Managed MachineSets for Cloudscale Provider
Problem
We created a cloudscale Machine-API provider for OpenShift 4 as decided in Custom Machine API Provider. The provider allows managed MachineSets for all node types in an OpenShift 4 cluster. The provider runs on the control plane nodes, but we’ve not yet found a feasible way to run it on bootstrap nodes. Some configuration is still based on Puppet or Terraform.
Proposals
Option 1: Manage worker nodes
We only manage worker nodes with the Machine-API provider. After installing the control-plane nodes, the infra nodes, and any additional nodes (for example, storage nodes), we create a MachineSet for the worker nodes.
This allows us to implement the required customer-requested AutoScale feature and helps us easily replace failing worker nodes. It doesn’t help us with replacing other node types, such as infra nodes.
Option 2: Manage all nodes except control plane nodes
We manage all nodes except the control plane nodes with the Machine-API provider. After installing the control-plane nodes, the worker nodes, infra nodes, and any additional nodes (such as storage nodes) are scaled up using a MachineSet.
This allows us to implement the required customer-requested AutoScale feature and helps us easily replace failing nodes.
Control plane nodes aren’t managed by the Machine-API provider because they aren’t expected to be replaced often. Control plane nodes require configuration in the VSHN DNS zone and can’t be easily replaced anyway. There is no easy, intuitive way to bootstrap the control plane nodes with the Machine-API provider, since the provider itself runs on those nodes.
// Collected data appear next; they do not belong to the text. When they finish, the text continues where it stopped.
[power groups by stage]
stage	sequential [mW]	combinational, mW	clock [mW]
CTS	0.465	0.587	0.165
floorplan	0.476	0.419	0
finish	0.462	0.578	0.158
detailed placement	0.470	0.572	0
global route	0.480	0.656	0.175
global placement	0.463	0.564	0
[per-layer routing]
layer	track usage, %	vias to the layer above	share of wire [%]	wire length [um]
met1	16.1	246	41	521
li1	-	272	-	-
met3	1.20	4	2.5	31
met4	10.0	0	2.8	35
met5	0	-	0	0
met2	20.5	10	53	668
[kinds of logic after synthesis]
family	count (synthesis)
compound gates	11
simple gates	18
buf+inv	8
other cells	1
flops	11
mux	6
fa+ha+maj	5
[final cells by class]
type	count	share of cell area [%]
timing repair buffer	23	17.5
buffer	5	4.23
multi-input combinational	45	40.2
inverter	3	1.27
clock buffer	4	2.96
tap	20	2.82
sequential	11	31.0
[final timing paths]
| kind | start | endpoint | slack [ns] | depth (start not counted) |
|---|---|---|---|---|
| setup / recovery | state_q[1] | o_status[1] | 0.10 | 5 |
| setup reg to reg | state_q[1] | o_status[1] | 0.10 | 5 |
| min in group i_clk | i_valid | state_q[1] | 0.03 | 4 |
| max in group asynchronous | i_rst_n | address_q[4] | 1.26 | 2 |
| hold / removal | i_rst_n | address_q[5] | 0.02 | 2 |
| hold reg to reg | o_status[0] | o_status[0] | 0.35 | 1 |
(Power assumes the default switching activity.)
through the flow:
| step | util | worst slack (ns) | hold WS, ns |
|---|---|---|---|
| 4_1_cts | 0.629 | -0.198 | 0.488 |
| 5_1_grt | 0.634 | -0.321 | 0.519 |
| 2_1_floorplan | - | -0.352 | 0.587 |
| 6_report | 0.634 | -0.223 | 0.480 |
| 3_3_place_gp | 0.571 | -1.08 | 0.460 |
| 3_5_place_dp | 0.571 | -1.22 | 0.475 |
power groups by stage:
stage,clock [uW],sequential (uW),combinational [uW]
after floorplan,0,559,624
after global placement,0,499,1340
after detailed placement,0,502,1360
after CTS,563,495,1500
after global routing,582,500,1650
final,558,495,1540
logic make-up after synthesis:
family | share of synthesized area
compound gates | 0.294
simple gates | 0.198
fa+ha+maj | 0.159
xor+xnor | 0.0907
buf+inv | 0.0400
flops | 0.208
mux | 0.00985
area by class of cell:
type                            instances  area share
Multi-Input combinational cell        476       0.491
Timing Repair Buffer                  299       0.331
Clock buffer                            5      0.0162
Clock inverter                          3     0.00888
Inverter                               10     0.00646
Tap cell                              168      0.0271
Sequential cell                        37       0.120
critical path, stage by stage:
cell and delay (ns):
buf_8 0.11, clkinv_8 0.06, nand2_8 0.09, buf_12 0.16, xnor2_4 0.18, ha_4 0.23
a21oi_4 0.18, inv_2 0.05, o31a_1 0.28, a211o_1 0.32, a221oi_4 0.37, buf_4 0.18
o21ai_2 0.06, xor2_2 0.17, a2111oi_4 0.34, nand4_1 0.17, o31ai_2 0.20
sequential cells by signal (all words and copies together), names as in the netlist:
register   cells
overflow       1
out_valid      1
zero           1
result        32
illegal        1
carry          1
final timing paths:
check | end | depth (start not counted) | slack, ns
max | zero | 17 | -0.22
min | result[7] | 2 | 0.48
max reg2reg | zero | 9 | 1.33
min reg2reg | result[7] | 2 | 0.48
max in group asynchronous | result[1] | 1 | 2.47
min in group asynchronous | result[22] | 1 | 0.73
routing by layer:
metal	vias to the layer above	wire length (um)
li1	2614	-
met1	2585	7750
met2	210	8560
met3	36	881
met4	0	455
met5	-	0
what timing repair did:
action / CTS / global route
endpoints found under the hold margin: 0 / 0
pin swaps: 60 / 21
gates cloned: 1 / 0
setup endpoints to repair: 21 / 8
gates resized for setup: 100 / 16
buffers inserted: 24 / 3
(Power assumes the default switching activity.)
[config.mk]
export PLATFORM = sky130hd
export DESIGN_NAME = event_count_ctrl
export DESIGN_NICKNAME = d
export VERILOG_FILES = /design/src/rtl/event_count_pkg.sv /design/src/rtl/event_count_ctrl_count_unit.sv /design/src/rtl/event_count_ctrl.sv
export SDC_FILE = /design/constraint.sdc
export NUM_CORES = 1
export LEC_CHECK = 0
export ABC_AREA = 1
export BUFFER_PORTS_ARGS = -buffer_cell sky130_fd_sc_hd__buf_2
export CORE_AREA = 10 10 47 49
export CTS_CLUSTER_SIZE = 10
export DETAILED_ROUTE_END_ITERATION = 12
export DIE_AREA = 0 0 57 59
export HOLD_SLACK_MARGIN = 0.12
export PLACE_DENSITY_LB_ADDON = 0.15
export SYNTH_ARGS = -nofsm -noshare
export SYNTH_HDL_FRONTEND = slang
export SYNTH_HIERARCHICAL = 1
export SYNTH_SLANG_ARGS = --single-unit
[constraint.sdc]
create_clock -name clock -period 1.47 [get_ports clock]
set_input_delay 0.294 -clock clock [delete_from_list [all_inputs] [get_ports clock]]
set_output_delay 0.294 -clock clock [all_outputs]
set_load 0.005 [all_outputs]
[src/rtl/event_count_pkg.sv]
// event_count_pkg: shared state encoding for the event counter controller.
package event_count_pkg;
    typedef enum logic [1:0] {
        IDLE  = 2'd0,
        ARMED = 2'd1,
        COUNT = 2'd2,
        DONE  = 2'd3
    } state_t;
endpackage

[src/rtl/event_count_ctrl_count_unit.sv]
// count_unit: WIDTH-bit up-counter with synchronous clear/enable and a
// lookahead flag telling the FSM that the next increment lands on LIMIT.
module count_unit #(
    parameter int WIDTH = 4,
    parameter int LIMIT = 2**WIDTH - 1
) (
    input  logic             clock,
    input  logic             reset,
    input  logic             clear,
    input  logic             enable,
    output logic [WIDTH-1:0] count,
    output logic             next_is_limit
);
    logic [WIDTH-1:0] next;
    assign next = count + 1'b1;
    assign next_is_limit = next == WIDTH'(LIMIT);
    always_ff @(posedge clock) begin
        if (reset || clear) count <= '0;
        else if (enable) count <= next;
    end
endmodule

[src/rtl/event_count_ctrl.sv]
// event_count_ctrl: start-triggered FSM that counts qualified x events up to
// LIMIT, with optional consecutive-run and auto-restart behaviour.
module event_count_ctrl #(
    parameter int WIDTH        = 4,
    parameter int LIMIT        = 2**WIDTH - 1,
    parameter bit CONSECUTIVE  = 1'b0,
    parameter bit AUTO_RESTART = 1'b0
) (
    input  logic             clock,
    input  logic             reset,
    input  logic             start,
    input  logic             x,
    input  logic             abort,
    output logic [WIDTH-1:0] count,
    output logic             done,
    output logic             busy,
    output logic [1:0]       state
);
    import event_count_pkg::*;
    if (LIMIT < 1 || longint'(LIMIT) > (longint'(1) << WIDTH) - 1) begin : g_bad_limit
        $error("event_count_ctrl: LIMIT out of range for WIDTH");
    end
    state_t fsm, next;
    logic   run, clear, enable, next_is_limit;
    assign run    = fsm == ARMED || fsm == COUNT;
    // abort freezes the count; start and the re-arm paths zero it
    assign clear  = !abort && (start || (fsm == COUNT && !x && CONSECUTIVE)
                                     || (fsm == DONE && AUTO_RESTART));
    assign enable = !abort && !start && run && x;
    always_comb begin
        next = fsm;
        if (abort) next = IDLE;
        else if (start) next = ARMED;
        else if (run && x) next = next_is_limit ? DONE : COUNT;
        else if (fsm == COUNT && CONSECUTIVE) next = ARMED;
        else if (fsm == DONE && AUTO_RESTART) next = ARMED;
    end
    always_ff @(posedge clock) begin
        fsm  <= reset ? IDLE : next;
        done <= !reset && next == DONE;
        busy <= !reset && (next == ARMED || next == COUNT);
    end
    assign state = fsm;
    count_unit #(.WIDTH(WIDTH), .LIMIT(LIMIT)) u_count (
        .clock         (clock),
        .reset         (reset),
        .clear         (clear),
        .enable        (enable),
        .count         (count),
        .next_is_limit (next_is_limit)
    );
endmodule

### After elaboration in Yosys (flattened, before gate mapping)

Cells that the tools add are included.

* register bits after elaboration: 8
* output and inout port bits: 8
* input bits: 5
* memory bits (read-only): 0
* word-level logic and storage cells: 28
* memories: 0
* bits in writable memories: 0
* latch bits: 0

* shift operators: 0
* bitwise logic cells: 0
* reduce and logical (&&, ||, !) cells: 13
* multiplexer cells: 4
* order comparisons: 0
* add/subtract/negate cells: 1
* $mul: 0
* div/mod/pow operators: 0
* equal/unequal tests: 6

Operators with widths (number)
* logical AND 1 bit: 7
* equality test 2 bit, second input constant: 3
* 2-to-1 mux 2 bit: 3
* adder 4 x 1 -> 4 bit, second input constant: 1
* equality test 2 x 1 -> 1 bit, second input constant: 2
* equality test 4 bit, second input constant: 1
* zero test 1 bit: 3
* logical OR 1 bit: 3
* 2-to-1 mux 1 bit: 1

### Depth between registers and ports, before layout

Gate-level depths: netlist (run 1).

* depth in word-level cells: 9
* depth in mapped cells: 11
* gate-level depth less buffers: 11

### Hierarchy

The synthesis (run 1) kept the hierarchy.

Modules (own cells, without submodules)
* count_unit: instances 1, area each 219.0 sq um, seq. area each 80.1 sq um, cells an instance 29
* event_count_ctrl: instances 1, area each 195.2 sq um, seq. area each 80.1 sq um, cells an instance 28

### Least setup slack after synthesis (run 1)

OpenSTA, ideal clock, no wires.

* path type: reg-to-reg
* start: register u_count.count[1]
* end: register busy
* period minus slack after synthesis: 1554 ps
* path buffers: 0
* slack: -84 ps
* library setup time: 109 ps
* stages on the path, launching flop included: 12
* required time: 1361 ps
* data arrival time: 1445 ps
* cells stage by stage: dfxtp_1 -> ha_1 -> xor2_1 -> nand2_1 -> a21oi_2 -> nand4_1 -> nand2_1 -> nand2_2 -> inv_1 -> ha_1 -> inv_1 -> nor2_1

* longest elaborated chain between the ends: 9
* elaborated cells on any way between the ends: 10
* those cells by class: add/sub (1); eq/ne (3); mux (4); reduce/logical (2)

Ends and longest elaborated chain
* from (decl): line event_count_ctrl_count_unit.sv:11 `output logic [WIDTH-1:0] count,`
* from (signal assigned): line event_count_ctrl_count_unit.sv:19 `else if (enable) count <= next;`
* adder 4 x 1 -> 4 bit *: line event_count_ctrl_count_unit.sv:15 `assign next = count + 1'b1;`
* equality test 4 bit *: line event_count_ctrl_count_unit.sv:16 `assign next_is_limit = next == WIDTH'(LIMIT);`
* named net next_is_limit: line event_count_ctrl.sv:24 `logic run, clear, enable, next_is_limit;`
* 2-to-1 mux 1 bit *: line event_count_ctrl.sv:34 `else if (run && x) next = next_is_limit ? DONE : COUNT;`
* 2-to-1 mux 2 bit *: line event_count_ctrl.sv:34
* 2-to-1 mux 2 bit *: line event_count_ctrl.sv:33 `else if (start) next = ARMED;`
* 2-to-1 mux 2 bit *: line event_count_ctrl.sv:32 `if (abort) next = IDLE;`
* named net next[0]: line event_count_ctrl.sv:23 `state_t fsm, next;`
* equality test 2 x 1 -> 1 bit or equality test 2 bit (tied branches): line event_count_ctrl.sv:41 `busy <= !reset && (next == ARMED || next == COUNT);`
* logical OR 1 bit *: line event_count_ctrl.sv:41
* logical AND 1 bit *: line event_count_ctrl.sv:41
* to (signal assigned): line event_count_ctrl.sv:41
* to (decl): line event_count_ctrl.sv:16 `output logic busy,`

Mark *: on every way through the listed nets, which the timed path passes. The rest lies on a longest branch.
A chain may end at the register's enable or synchronous reset.

### Final worst setup path (run 1)

* start: register u_count.count[0]
* end: register busy

Same word-level chain as after synthesis.
$ cat src/rtl/cycle_counter.sv
// Saturating wait counter with clear/enable; tc flags the enabled cycle whose
// increment brings the count up to TIMEOUT.
module cycle_counter #(
  parameter int TIMEOUT = 1023,
  parameter int CW      = $clog2(TIMEOUT + 1)
) (
  input  logic clk,
  input  logic rst,
  input  logic clr,
  input  logic en,
  output logic tc
);

  localparam logic [CW:0] LIMIT = (CW + 1)'(TIMEOUT);

  logic [CW-1:0] count;
  logic [CW:0]   count_inc;

  assign count_inc = {1'b0, count} + 1'b1;
  assign tc        = en && (count_inc == LIMIT);

  // NOTE: sequential state uses non-blocking assignments only, so every flop
  // samples the pre-edge values regardless of process ordering.
  always_ff @(posedge clk) begin
    if (!rst) begin
      count <= '0;
    end else if (clr) begin
      count <= '0;
    end else if (en && ({1'b0, count} != LIMIT)) begin
      // Saturate at TIMEOUT rather than wrap.
      count <= count_inc[CW-1:0];
    end
  end

endmodule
Some caution is required when following the correct node replacement procedures, such as updating the router back-end configuration for infra nodes or rebalancing storage nodes.
The router back-end configuration will need to be automated, regardless of this issue, as soon as we roll out the new cloudscale load balancers.
Option 3: Manage all nodes
We manage all nodes with the Machine-API provider. The control plane nodes are also managed by the Machine-API provider. We find a way to run the provider on the bootstrap nodes or on the engineer’s device.
This allows us to implement the required customer-requested AutoScale feature and helps us easily replace failing nodes.
Replacing control plane nodes has been tested and just works, thanks to PodDisruptionBudgets in the OpenShift 4 distribution. Some caution is required when updating the internal VSHN DNS zone configuration to reflect the new control plane nodes.
We most likely can replace the DNS zone configuration after we introduce the new cloudscale load balancers.
Rationale
We decided to go with option 2 because it provides the required customer-requested AutoScale feature and allows us to easily replace most types of failing nodes. Since the provider is fairly new, we want to start with a smaller scope and expand it later on. Setting up control plane nodes with a provider isn’t straightforward. With the introduction of the new cloudscale load balancers, we might revisit this decision.